As I wrote last week, the energy innovations of the future will need today’s machines. A young startup called Gridtential Energy is another example of this trend, and over the past three years has been quietly developing a better lead acid battery using chip and hard-disk drive manufacturing processes.
Cheap, low-performance lead acid batteries are commonly used to start gas-powered cars — you know, that battery that sometimes goes dead when you leave your lights on. But higher performance, better quality lead acid batteries are also used in devices like forklifts, wheelchairs, and golfcarts. That’s the first market that Gridtential wants to tackle, CEO Christiaan Beekhuis told me in an interview this week. Down the road the company wants to sell its batteries to power grid operators for applications like storage for a solar panel system.
Using a grant from the California Energy Commission, Gridtential was recently able to prove that several aspects of its lead acid battery are superior to the standard lead acid batteries currently on the market. The company’s batteries have twice the energy density (amount of energy they can store per volume) and also can cost between 50 to 90 percent less when used in bulk over time in a battery bank.

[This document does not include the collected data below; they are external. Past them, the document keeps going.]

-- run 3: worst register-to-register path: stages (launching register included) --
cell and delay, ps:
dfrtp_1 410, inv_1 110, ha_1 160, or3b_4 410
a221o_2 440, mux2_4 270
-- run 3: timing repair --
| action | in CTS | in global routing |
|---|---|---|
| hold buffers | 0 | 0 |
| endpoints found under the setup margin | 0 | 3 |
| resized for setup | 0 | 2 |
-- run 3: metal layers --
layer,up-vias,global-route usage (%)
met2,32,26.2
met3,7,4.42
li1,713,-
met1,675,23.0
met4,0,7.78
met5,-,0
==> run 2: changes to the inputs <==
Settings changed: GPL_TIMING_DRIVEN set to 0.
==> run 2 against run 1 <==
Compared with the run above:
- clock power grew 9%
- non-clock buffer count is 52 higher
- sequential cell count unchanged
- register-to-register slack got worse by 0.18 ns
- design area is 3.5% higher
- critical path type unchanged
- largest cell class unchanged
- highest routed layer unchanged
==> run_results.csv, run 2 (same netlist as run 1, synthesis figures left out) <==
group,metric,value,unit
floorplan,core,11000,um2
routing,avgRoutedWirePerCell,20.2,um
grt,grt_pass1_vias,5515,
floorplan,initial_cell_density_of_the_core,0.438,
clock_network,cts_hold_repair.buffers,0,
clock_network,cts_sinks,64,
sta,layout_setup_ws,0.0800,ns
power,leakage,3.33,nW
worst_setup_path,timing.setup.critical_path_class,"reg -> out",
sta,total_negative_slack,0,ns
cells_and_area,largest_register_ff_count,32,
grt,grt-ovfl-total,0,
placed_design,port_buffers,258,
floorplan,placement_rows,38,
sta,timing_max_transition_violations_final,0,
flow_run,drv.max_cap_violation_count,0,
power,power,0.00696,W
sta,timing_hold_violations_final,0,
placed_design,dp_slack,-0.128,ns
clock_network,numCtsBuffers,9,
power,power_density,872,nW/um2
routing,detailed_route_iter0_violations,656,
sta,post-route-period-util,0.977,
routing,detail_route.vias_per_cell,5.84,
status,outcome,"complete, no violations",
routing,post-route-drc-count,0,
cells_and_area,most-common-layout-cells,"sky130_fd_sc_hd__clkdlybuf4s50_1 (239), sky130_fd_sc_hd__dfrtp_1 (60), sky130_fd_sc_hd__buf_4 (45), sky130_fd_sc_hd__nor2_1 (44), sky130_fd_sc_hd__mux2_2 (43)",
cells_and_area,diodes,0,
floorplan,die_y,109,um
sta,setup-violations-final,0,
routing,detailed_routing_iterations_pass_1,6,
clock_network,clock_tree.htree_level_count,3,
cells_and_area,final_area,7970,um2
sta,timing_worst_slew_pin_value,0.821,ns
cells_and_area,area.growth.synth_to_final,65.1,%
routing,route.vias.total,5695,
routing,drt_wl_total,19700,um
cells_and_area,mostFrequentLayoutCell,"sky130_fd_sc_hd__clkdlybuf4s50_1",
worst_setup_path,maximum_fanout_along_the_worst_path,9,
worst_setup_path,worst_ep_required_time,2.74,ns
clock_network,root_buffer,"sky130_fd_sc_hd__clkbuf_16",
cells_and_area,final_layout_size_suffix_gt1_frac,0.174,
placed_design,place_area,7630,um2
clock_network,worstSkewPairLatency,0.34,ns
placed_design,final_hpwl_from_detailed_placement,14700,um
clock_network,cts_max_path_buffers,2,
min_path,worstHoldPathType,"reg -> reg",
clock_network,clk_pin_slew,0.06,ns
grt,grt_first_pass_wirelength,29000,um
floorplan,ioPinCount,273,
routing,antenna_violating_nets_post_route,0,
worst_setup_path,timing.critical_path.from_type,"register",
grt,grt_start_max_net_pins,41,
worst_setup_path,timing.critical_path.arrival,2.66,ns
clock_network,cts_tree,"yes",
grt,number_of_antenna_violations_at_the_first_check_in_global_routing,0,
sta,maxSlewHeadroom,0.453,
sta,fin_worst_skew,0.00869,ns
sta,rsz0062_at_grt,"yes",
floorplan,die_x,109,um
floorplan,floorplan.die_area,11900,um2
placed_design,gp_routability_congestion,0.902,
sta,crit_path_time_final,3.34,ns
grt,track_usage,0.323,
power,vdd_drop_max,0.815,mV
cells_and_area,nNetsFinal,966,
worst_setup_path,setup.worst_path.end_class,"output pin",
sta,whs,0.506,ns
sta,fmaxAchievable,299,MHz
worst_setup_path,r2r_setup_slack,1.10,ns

After achieving this milestone Gridtential recently raised a seed financing round of a little over $1 million led by The Roda Group, an investor in Berkeley, Calif. that has also backed startups in energy like algae fuel maker Solazyme and Internet firms like Ask.com. The company plans to raise more money down the road as it gets closer to commercialization.
One of Gridtential’s core innovations is that it’s using manufacturing processes from the semiconductor and hard disk drive industry. Traditional lead acid batteries are made using lead plates with the active battery material pasted or printed onto the plate, which can make the layers thick and over time they can become detached from the plate. Gridtential is using the modern manufacturing techniques of the IT industry to create a thin layer of active material and have it bonded to the plate.
Beekhuis tells me that the manufacturing process makes the battery more robust (lasts longer), have a lot thinner active layer, and also makes for a lighter battery. The thin layer also means that the battery can charge and discharge with a higher efficiency, so it loses less energy to heat. In addition the Gridtential battery can be charged and discharged more than a regular battery, and can be charged and discharged to 80 percent of its capacity. In contrast basic lead acid batteries are more commonly charged and discharged closer to 40 to 50 percent of their capacity in order to make them last longer.
Beekhuis joined Gridtential in 2011 to help the team commercialize the technology. Previously he founded solar software company Fat Spaniel, which was sold to solar inverter maker Power-One.
Gridtential was founded by Peter Borden and Michele Klein back in 2010, and both entrepreneurs hail from Applied Materials. Borden developed solar manufacturing processes for Applied, and joined Applied after the chip manufacturing giant bought a processing company he founded. Klein developed energy storage technologies at Santa Clara University, and was a Senior Director at Applied Materials’ venture arm. Gridtential has just a handful of employees currently.
The startup, which is based in San Jose, Calif., plans to use the recently raised seed round to build, install and test alpha units of its batteries in real world settings. Commercial deployments aren’t expected until 2016.
Eventually when Gridtential wants to deploy its batteries commercially, the company can be fabless and can work with IT manufacturers on production. That means scaling up the technology can be a lot less expensive than building their own custom machines. For example, Gridtential has been working with Intevac (s IVAC), which is a major supplier of hard disk drive surfaces, on producing battery plates.
Other companies that are also using IT machines for production include thermoelectrics maker Alphabet Energy, and battery companies Imprint Energy and Seeo. In a year when funding for energy startups is very constrained, many of the new technologies that will emerge from the cleantech world will have to be built on standard low cost machines.
Still, building a battery startup from scratch is a very difficult thing to do. Another startup developing a better lead acid battery called Firefly Energy, which had raised funding from Khosla Ventures and the Quercus Trust, went bankrupt a couple years ago.